----- INFORMATION SHOWN -----

===== src/rtl/ipc_mailbox.sv =====
module ipc_mailbox #(
  parameter int          ADDR_W    = 8,
  parameter int          WORDS     = 4,
  parameter int unsigned WBUF_BASE = 32'h80,
  parameter int unsigned RBUF_BASE = 32'h90,
  parameter logic [7:0]  INIT_ID   = 8'h2C,
  localparam int         IW        = $clog2(WORDS)
) (
  input  logic                  clk,
  input  logic                  rst_n,
  input  logic                  hb_wr,
  input  logic                  hb_rd,
  input  logic                  hb_byte,
  input  logic [ADDR_W-1:0]     hb_addr,
  input  logic [31:0]           hb_wdata,
  output logic [31:0]           hb_rdata,
  output logic                  host_irq,
  output logic                  db_valid,
  output logic [31:0]           db_cmd,
  output logic [32*WORDS-1:0]   tx_payload,
  input  logic                  ctl_done,
  input  logic                  ctl_err,
  input  logic [7:0]            ctl_code,
  input  logic                  ctl_fill_we,
  input  logic [IW-1:0]         ctl_fill_idx,
  input  logic [31:0]           ctl_fill_data
);
  localparam int unsigned SPAN = 4 * WORDS;

  logic        busy, err, irq_q, db_q;
  logic [7:0]  code;
  logic [31:0] cmd_q;
  logic [31:0] rbuf [WORDS];
  logic [31:0] a32;
  logic [IW-1:0] widx;
  logic        cmd_wr, sts_hit, sts_rd, issue, done_ok, in_wb, in_rb;
  logic [31:0] rword, status;

  assign a32     = 32'(hb_addr);
  assign widx    = hb_addr[IW+1:2];
  assign cmd_wr  = hb_wr && (a32 == 32'h0);
  assign sts_hit = (a32 == 32'h4);
  assign sts_rd  = hb_rd && sts_hit;
  assign issue   = cmd_wr && !busy;
  assign done_ok = ctl_done && busy;
  assign in_wb   = (a32 >= WBUF_BASE) && (a32 < WBUF_BASE + SPAN);
  assign in_rb   = (a32 >= RBUF_BASE) && (a32 < RBUF_BASE + SPAN);

  assign host_irq = irq_q;
  assign db_valid = db_q;
  assign db_cmd   = cmd_q;
  assign status   = {8'h00, code, INIT_ID, cmd_q[15:12], 2'b00, err, busy};

  always_ff @(posedge clk) begin
    if (!rst_n) begin
      busy  <= 1'b0;
      err   <= 1'b0;
      code  <= 8'h00;
      cmd_q <= 32'h0;
      db_q  <= 1'b0;
      irq_q <= 1'b0;
    end else begin
      db_q <= issue;
      if (issue) begin
        busy  <= 1'b1;
        cmd_q <= hb_wdata;
        err   <= 1'b0;
        code  <= 8'h00;
      end else if (done_ok) begin
        busy <= 1'b0;
        err  <= ctl_err;
        code <= ctl_code;
      end
      if (done_ok && cmd_q[8]) irq_q <= 1'b1;
      else if (sts_rd)         irq_q <= 1'b0;
    end
  end

  for (genvar k = 0; k < WORDS; k++) begin : g_buf
    logic [31:0] wq;
    always_ff @(posedge clk) begin
      if (!rst_n) wq <= 32'h0;
      else if (hb_wr && in_wb && widx == IW'(k)) wq <= hb_wdata;
    end
    always_ff @(posedge clk) begin
      if (!rst_n) rbuf[k] <= 32'h0;
      else if (ctl_fill_we && ctl_fill_idx == IW'(k)) rbuf[k] <= ctl_fill_data;
    end
    assign tx_payload[32*k +: 32] = wq;
  end

  assign rword = rbuf[widx];

  always_comb begin
    hb_rdata = 32'h0;
    if (hb_rd) begin
      if (sts_hit)      hb_rdata = status;
      else if (in_rb)   hb_rdata = hb_byte ? {24'h0, rword[8*hb_addr[1:0] +: 8]} : rword;
    end
  end

  a_r2_issue: assert property (@(posedge clk) disable iff (!rst_n)
    (cmd_wr && !busy) |=> (busy && db_valid && db_cmd == $past(hb_wdata)));
  a_r2_single_pulse: assert property (@(posedge clk) disable iff (!rst_n)
    db_valid |=> !db_valid);
  a_r3_busy_drop: assert property (@(posedge clk) disable iff (!rst_n)
    (cmd_wr && busy) |=> (!db_valid && $stable(db_cmd)));
  a_r4_done_clears: assert property (@(posedge clk) disable iff (!rst_n)
    (busy && ctl_done) |=> !busy);
  a_r5_irq_hold: assert property (@(posedge clk) disable iff (!rst_n)
    (host_irq && !sts_rd) |=> host_irq);
  a_r6_poll_quiet: assert property (@(posedge clk) disable iff (!rst_n)
    (busy && ctl_done && !db_cmd[8] && !host_irq) |=> !host_irq);
  a_r10_idle_done: assert property (@(posedge clk) disable iff (!rst_n)
    (!busy && ctl_done && !cmd_wr) |=> ($stable(err) && $stable(code)));
endmodule
[src/rtl/txslot_pkg.sv]
package txslot_pkg;
  localparam int WORD_W   = 32;
  localparam int KEY_W    = WORD_W - 1;
  localparam int DLC_W    = 4;
  localparam int TS_W     = 16;
  localparam int FULL_DLC = 8;

  typedef enum logic [1:0] {
    FLD_ID   = 2'd0,
    FLD_CTRL = 2'd1,
    FLD_DLO  = 2'd2,
    FLD_DHI  = 2'd3
  } fld_e;

  typedef enum logic [1:0] {
    SL_EMPTY = 2'd0,
    SL_PEND  = 2'd1,
    SL_BUSY  = 2'd2
  } slot_st_e;
endpackage

[src/rtl/txslot_entry.sv]
module txslot_entry
  import txslot_pkg::*;
(
  input  logic              clk_i,
  input  logic              rst_ni,
  input  logic              wr_i,
  input  fld_e              field_i,
  input  logic [WORD_W-1:0] data_i,
  input  logic              abort_i,
  input  logic              clr_i,
  input  logic              grant_i,
  input  logic              done_i,
  input  logic              ok_i,
  input  logic              no_retry_i,
  output logic [KEY_W-1:0]  id_o,
  output logic [DLC_W-1:0]  dlc_o,
  output logic [WORD_W-1:0] dlo_o,
  output logic [WORD_W-1:0] dhi_o,
  output logic              pend_o,
  output logic              busy_o,
  output logic              empty_o,
  output logic              cmp_o,
  output logic              ok_flag_o,
  output logic              req_o
);
  slot_st_e          st_q;
  logic [KEY_W-1:0]  id_q;
  logic [DLC_W-1:0]  dlc_q;
  logic [WORD_W-1:0] dlo_q, dhi_q;
  logic              cmp_q, ok_q, abt_q;

  always_ff @(posedge clk_i or negedge rst_ni) begin
    if (!rst_ni) begin
      st_q  <= SL_EMPTY;
      id_q  <= '0;
      dlc_q <= '0;
      dlo_q <= '0;
      dhi_q <= '0;
      cmp_q <= 1'b0;
      ok_q  <= 1'b0;
      abt_q <= 1'b0;
    end else begin
      if (clr_i) cmp_q <= 1'b0;
      case (st_q)
        SL_EMPTY: begin
          if (wr_i) begin
            case (field_i)
              FLD_ID: begin
                id_q <= data_i[WORD_W-1:1];
                if (data_i[0]) begin
                  st_q  <= SL_PEND;
                  cmp_q <= 1'b0;
                  ok_q  <= 1'b0;
                  abt_q <= 1'b0;
                end
              end
              FLD_CTRL: dlc_q <= data_i[DLC_W-1:0];
              FLD_DLO:  dlo_q <= data_i;
              default:  dhi_q <= data_i;
            endcase
          end
        end
        SL_PEND: begin
          if (grant_i) begin
            st_q  <= SL_BUSY;
            abt_q <= abort_i;
          end else if (abort_i) begin
            st_q  <= SL_EMPTY;
            cmp_q <= 1'b1;
            ok_q  <= 1'b0;
          end
        end
        SL_BUSY: begin
          if (abort_i) abt_q <= 1'b1;
          if (done_i) begin
            if (ok_i) begin
              st_q  <= SL_EMPTY;
              cmp_q <= 1'b1;
              ok_q  <= 1'b1;
            end else if (no_retry_i || abt_q || abort_i) begin
              st_q  <= SL_EMPTY;
              cmp_q <= 1'b1;
              ok_q  <= 1'b0;
            end else begin
              st_q <= SL_PEND;
            end
          end
        end
        default: st_q <= SL_EMPTY;
      endcase
    end
  end

  assign req_o     = wr_i && (field_i == FLD_ID) && data_i[0] && (st_q == SL_EMPTY);
  assign id_o      = id_q;
  assign dlc_o     = dlc_q;
  assign dlo_o     = dlo_q;
  assign dhi_o     = dhi_q;
  assign pend_o    = (st_q == SL_PEND);
  assign busy_o    = (st_q == SL_BUSY);
  assign empty_o   = (st_q == SL_EMPTY);
  assign cmp_o     = cmp_q;
  assign ok_flag_o = ok_q;
endmodule
==> src/rtl/aop_sys_mult.sv <==
module aop_sys_mult #(
  parameter int M = 4
) (
  input  logic         clk,
  input  logic         rst,
  input  logic         in_valid,
  input  logic [M-1:0] a_in,
  input  logic [M-1:0] b_in,
  output logic         out_valid,
  output logic [M-1:0] c_out
);
  localparam int N = M + 1;

  logic [N-1:0] a_ext, b_ext;
  logic [N-1:0] a_q [N-1];
  logic [N-1:0] b_q [N-1];
  logic [N-1:0] s_q [N];
  logic [N-1:0] v_q;

  assign a_ext = in_valid ? {1'b0, a_in} : '0;
  assign b_ext = in_valid ? {1'b0, b_in} : '0;

  genvar r;
  generate
    for (r = 0; r < N; r++) begin : g_row
      logic [N-1:0] a_src, b_src, s_src;
      if (r == 0) begin : g_first
        assign a_src = a_ext;
        assign b_src = b_ext;
        assign s_src = '0;
      end else begin : g_next
        assign a_src = a_q[r-1];
        assign b_src = b_q[r-1];
        assign s_src = s_q[r-1];
      end

      always_ff @(posedge clk) begin
        if (rst) s_q[r] <= '0;
        else     s_q[r] <= s_src ^ ({N{a_src[0]}} & b_src);
      end

      if (r < N - 1) begin : g_fwd
        always_ff @(posedge clk) begin
          if (rst) begin
            a_q[r] <= '0;
            b_q[r] <= '0;
          end else begin
            a_q[r] <= a_src >> 1;
            b_q[r] <= {b_src[N-2:0], b_src[N-1]};
          end
        end
      end
    end
  endgenerate

  always_ff @(posedge clk) begin
    if (rst) begin
      v_q       <= '0;
      out_valid <= 1'b0;
      c_out     <= '0;
    end else begin
      v_q       <= {v_q[N-2:0], in_valid};
      out_valid <= v_q[N-1];
      c_out     <= s_q[N-1][M-1:0] ^ {M{s_q[N-1][M]}};
    end
  end
endmodule

==> config.mk <==
export PLATFORM = sky130hd
export DESIGN_NAME = aop_sys_mult
export DESIGN_NICKNAME = d
export VERILOG_FILES = /design/src/rtl/aop_sys_mult.sv
export SDC_FILE = /design/constraint.sdc
export NUM_CORES = 1
export LEC_CHECK = 0
export BUFFER_PORTS_ARGS = -buffer_cell sky130_fd_sc_hd__clkbuf_2
export CAP_MARGIN = 40
export CORE_MARGIN = 2
export CORE_UTILIZATION = 53
export CTS_CLUSTER_SIZE = 40
export DETAILED_ROUTE_END_ITERATION = 8
export PLACE_DENSITY_LB_ADDON = 0.3
export SYNTH_ARGS = -nofsm -noshare
export SYNTH_HDL_FRONTEND = slang
export SYNTH_SLANG_ARGS = --single-unit
==> constraint.sdc <==
create_clock -name clk -period 0.95 [get_ports clk]
set_clock_uncertainty 0.05 [all_clocks]
set_input_delay 0.19 -clock clk [delete_from_list [all_inputs] [get_ports clk]]
set_output_delay 0.19 -clock clk [all_outputs]
set_load 0.05 [all_outputs]
==> results of run 1 <==
-- power groups by stage --
stage	logic (W)	clock network [W]	registers [W]
finish	0.000137	0.00100	0.00224
global placement	0.000111	0	0.00229
floorplan	0.0000785	0	0.00229
global route	0.000152	0.00115	0.00225
detailed placement	0.000115	0	0.00229
CTS	0.000139	0.00104	0.00224
-- final timing paths --
check,start,to,slack (ns)
worst max-delay path,c_out[0],c_out[0],-0.12
worst min-delay path,in_valid,v_q[0],0.05
worst max register to register,a_q[0][0],s_q[1][2],0.11
worst min register to register,a_q[0][1],a_q[0][4],0.40
-- logic make-up (layout without fill, tap and decap cells) --
logic type / after synthesis / after routing / share of synthesized area, %
DFF: 52 / 52 / 63.9
buffers and inverters: 7 / 31 / 2.69
and+or+nand+nor: 53 / 53 / 21.2
xor gates and xnor gates: 4 / 4 / 2.15
AOI/OAI and AO/OA: 22 / 22 / 10.1
-- cell type report --
cell class	instances	area share (%)
Timing Repair Buffer	24	11.6
Multi-Input combinational cell	79	28.3
Clock buffer	7	3.38
Sequential cell	52	54.6
Tap cell	33	2.15
-- what timing repair did --
action,CTS,global route
pin swaps,0,0
hold endpoints to repair,10,0
endpoints found under the setup margin,5,10
gates resized for setup,15,7
hold buffers,7,0
-- stage by stage --
step                      hold WS [ns]  setup WS (ns)  cell area [µm²]
after floorplan                  0.219          0.118             1630
after global placement           0.339         0.0884             1730
after detailed placement         0.345         0.0523             1730
after CTS                       0.0397         -0.167             1920
after global routing            0.0370         -0.176             1920
final                           0.0507         -0.124             1920
-- sequential cells by signal (all words and copies together), names as in the netlist --
register / flops
b_q: 12
c_out: 4
out_valid: 1
s_q: 24
v_q: 5
a_q: 6
-- routing by layer --
layer	GRT usage, %	part of all wire (%)	wire length [µm]	vias up
met2	23.9	54	1060	20
li1	-	-	-	491
met3	6.55	5.4	106	4
met1	14.3	39	763	419
met5	0	0	0	-
met4	6.82	1.7	33	0
-- layout by cell type, fill, tap and decap left out, drive strengths merged --
master,instances
dfxtp,52
nor2b,25
clkbuf,17
and2,12
a21bo,11
nand3b,11
a21oi,11
dlygate4sd3,7
buf,7
xnor2,4
nor2,4
and3b,1
==> results.py, run 1 <==
metrics = {
    "pwr": {
        "pwr-share-comb_pct": 4.1,
        "p_leak_nw": 0.765,
        "netSwitchingFraction_pct": 19.4,
        "seqPwrFrac_pct": 66.3,
        "p_sw_w": 0.000658,
        "power_w": 0.00338,
        "power_density_nw_per_um2": 1760,
        "irDropWorstVdd_mv": 1.27,
        "clkPwrFrac_pct": 29.7,
        "internal-power_w": 0.00273,
    },
    "global_route": {
        "antenna_found_initial": 0,
        "track_usage_pct": 14.0,
        "grt_first_pass_wirelength_um": 3530,
        "grt_pass1_vias": 838,
        "grt-ovfl-total": 0,
        "grt_max_degree": 28,
    },
    "sta": {
        "fin_crit_ns": 1.07,
        "finalSetupViolations": 5,
        "final.period_utilization_pct": 113,
        "report.final.slew_viol_count": 0,
        "tns_ns": -0.600,
        "fin_ws_ns": -0.124,
        "hold_viol": 0,
        "relSlewSlack_pct": 82.6,
        "tightest_slew_ns": 0.261,
        "rsz0062_at_grt": "true",
        "max_freq_ghz": 0.931,
    },
    "routing": {
        "route.detailed.drc": 0,
        "vias_per_cell": 4.79,
        "wl_per_cell_um": 10.1,
        "ant_nets": 0,
        "drt-initial-drc-count": 14,
        "routed_wirelength_um": 1970,
        "dr.pass1.iters": 2,
        "vias": 934,
    },
    "clocking": {
        "cts_buffers": 5,
        "cts_buffer_depth": 2,
        "numClockSinks": 52,
        "clk_latency_ns": 0.35,
        "post-cts-setup-buffers": 0,
        "htreeDepth": 2,
        "cts_tree": "done",
        "clk_pin_slew_ns": 0.12,
        "cts-root-buf": "clkbuf_4",
    },
    "setup_path": {
        "critPathKind": "reg2out",
        "cp_slowest_cell": "dfxtp_2",
        "worst_setup_path_end_kind": "output port",
        "cp-start-kind": "flip-flop",
        "max_stage_delay_ns": 0.35,
        "reg2reg_depth": 2,
        "worstPathCellList": "buf_8",
        "crit_family": "flip-flops",
        "path_max_fanout": 1,
        "worstPathBufferInverterCount": 1,
        "cp_num_cells": 1,
        "arrival_ns": 0.83,
        "crit_required_ns": 0.71,
    },
    "logic_synthesis": {
        "synth_cells": 138,
        "synth_area_um2": 1630,
        "ys_types": 13,
        "synth_nets": 149,
        "synth_warnings": 0,
        "synth.largest_area_cell": "dfxtp_1",
        "synth-seq-cells": 52,
        "synth_ff_type": "dfxtp_1",
        "synth_edf_count": 0,
        "synth_area_per_cell_um2": 11.8,
        "yosysMostFrequentCell": "dfxtp_1",
        "ys_async_sr_fraction_pct": 0,
        "synth.yosys.seq_area_share_pct": 63.9,
        "ys_top_cells_by_count": "dfxtp_1 (52), nor2b_1 (24), and2_1 (12)",
        "synthTopCellsByArea": "dfxtp_1 (64%), nor2b_1 (9.2%), a21bo_2 (6.8%), nand3b_1 (5.1%), and2_1 (4.6%)",
        "netlist.area_leader.share_pct": 63.9,
    },
    "finish": {
        "regArea_um2": 1050,
        "nFillCells": 234,
        "fin_nets": 173,
        "diodes": 0,
        "drive_above_1_share_pct": 26.5,
        "area_growth_pct": 18.0,
        "multi_input_area_um2": 546,
        "fin_util_pct": 64.6,
        "fin_cells": 195,
    },
    "floorplan": {
        "core_um2": 2980,
        "ios": 16,
        "num_rows": 20,
        "die_h_um": 59.5,
        "die_w_um": 59.5,
        "initial_core_util_pct": 54.7,
        "die_area_um2": 3540,
    },
    "min_path": {
        "hold_class": "in2reg",
        "worstHoldPathCells": 2,
    },
    "placed_design": {
        "dp_hpwl_um": 1330,
        "dp_cells": 181,
        "port-buffer-count": 15,
        "gp_congestion": 0.710,
    },
    "status": {
        "outcome": "finished, violations left",
        "violations": "negative setup slack",
    },
    "flow_run": {
        "max_cap_viol_count": 0,
    },
}
(Power assumes the default switching activity.)
==> inputs of run 2 (changes only) <==
--- a/config.mk
+++ b/config.mk
@@ -12,6 +12,7 @@
 export CTS_CLUSTER_SIZE = 40
 export DETAILED_ROUTE_END_ITERATION = 8
 export PLACE_DENSITY_LB_ADDON = 0.3
+export RECOVER_POWER = 50
 export SYNTH_ARGS = -nofsm -noshare
 export SYNTH_HDL_FRONTEND = slang
 export SYNTH_SLANG_ARGS = --single-unit
==> run 2 against run 1 <==
The run still ends with negative setup slack left. Sequential power about the same. Global-route usage unchanged. Via count up 0.75%. Sequential share of layout area up 0.65 points. Highest routed layer unchanged.
==> results.py, run 2 (same netlist as run 1, synthesis figures left out) <==
metrics = {
    "placed_design": {
        "dp_hpwl_um": 1330,
        "dpl_cell_area_um2": 1730,
        "port-buffer-count": 15,
        "gp_congestion": 0.710,
    },
    "sta": {
        "relSlewSlack_pct": 73.9,
        "report.final.slew_viol_count": 0,
        "fin_crit_ns": 1.07,
        "hold_viol": 0,
        "tns_ns": -0.607,
        "fin_ws_ns": -0.125,
        "rsz0062_at_grt": "true",
        "max_freq_ghz": 0.930,
        "finalSetupViolations": 5,
        "final.period_utilization_pct": 113,
        "tightest_slew_ns": 0.391,
    },
    "clocking": {
        "cts_buffers": 5,
        "clk_latency_ns": 0.35,
        "cts_buffer_depth": 2,
        "clk_pin_slew_ns": 0.13,
        "cts-root-buf": "clkbuf_4",
        "htreeDepth": 2,
        "numClockSinks": 52,
        "post-cts-setup-buffers": 0,
        "cts_tree": "done",
    },
    "setup_path": {
        "cp_slowest_cell": "dfxtp_2",
        "worstPathCellList": "buf_8",
        "cp-start-kind": "flip-flop",
        "reg2reg_depth": 2,
        "max_stage_delay_ns": 0.35,
        "worst_setup_path_end_kind": "output port",
        "critPathKind": "reg2out",
        "worstPathBufferInverterCount": 1,
        "path_max_fanout": 1,
        "crit_required_ns": 0.71,
        "crit_family": "flip-flops",
        "cp_num_cells": 1,
        "rrSetupSlack_ns": 0.11,
        "arrival_ns": 0.83,
    },
    "min_path": {
        "worstHoldPathCells": 2,
        "hold_class": "in2reg",
    },
    "floorplan": {
        "die_h_um": 59.5,
        "ios": 16,
        "core_um2": 2980,
        "die_w_um": 59.5,
        "initial_core_util_pct": 54.7,
        "die_area_um2": 3540,
        "num_rows": 20,
    },
    "finish": {
        "final_cell_mix": "dfxtp_1 (45), nor2b_1 (25), and2_1 (12)",
        "top_regs": "s_q x24, b_q x12, a_q x6",
        "fin_util_pct": 63.9,
        "final_area_um2": 1900,
        "diodes": 0,
        "layout_commonest_cell": "dfxtp_1",
        "drive_above_1_share_pct": 25.9,
        "fin_nets": 173,
        "top_register": "s_q",
        "area_growth_pct": 16.7,
        "nFillCells": 236,
        "largest_reg_flops": 24,
    },
    "global_route": {
        "antenna_found_initial": 0,
        "grt-ovfl-total": 0,
        "grt_first_pass_wirelength_um": 3530,
        "track_usage_pct": 14.0,
        "grt_pass1_vias": 838,
        "grt_max_degree": 28,
    },
    "routing": {
        "vias_per_cell": 4.83,
        "ant_nets": 0,
        "vias": 941,
        "dr.pass1.iters": 4,
        "drt-initial-drc-count": 14,
        "wl_per_cell_um": 10.2,
        "routed_wirelength_um": 1980,
        "route.detailed.drc": 0,
    },
    "status": {
        "outcome": "finished, violations left",
        "violations": "negative setup slack",
    },
    "pwr": {
        "p_leak_nw": 0.754,
        "irDropWorstVdd_mv": 1.28,
        "power_density_nw_per_um2": 1770,
    },
    "flow_run": {
        "max_cap_viol_count": 0,
    },
}
==> run 2: cell types whose count changed in the layout (fill, tap and decap cells not counted) <==
cell	delta
nor2b_4	-1
nor2b_1	+1
clkbuf_2	+1
buf_12	-1
==> run 2: final timing paths <==
path                to       from
max           c_out[0]   c_out[0]
min             v_q[0]   in_valid
min reg2reg  s_q[4][3]  s_q[3][3]
max reg2reg  s_q[1][2]  a_q[0][0]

-----

■ **WHAT YOU ARE ASKED TO DO**: Only one stretch of the entries above is wanted: the lines from the one containing "a_r3_busy_drop: assert property" through the one containing "(host_irq && !sts_rd) |=> host_irq);". Please reproduce it exactly.

■ **WRITTEN RESPONSE**:
  a_r3_busy_drop: assert property (@(posedge clk) disable iff (!rst_n)
    (cmd_wr && busy) |=> (!db_valid && $stable(db_cmd)));
  a_r4_done_clears: assert property (@(posedge clk) disable iff (!rst_n)
    (busy && ctl_done) |=> !busy);
  a_r5_irq_hold: assert property (@(posedge clk) disable iff (!rst_n)
    (host_irq && !sts_rd) |=> host_irq);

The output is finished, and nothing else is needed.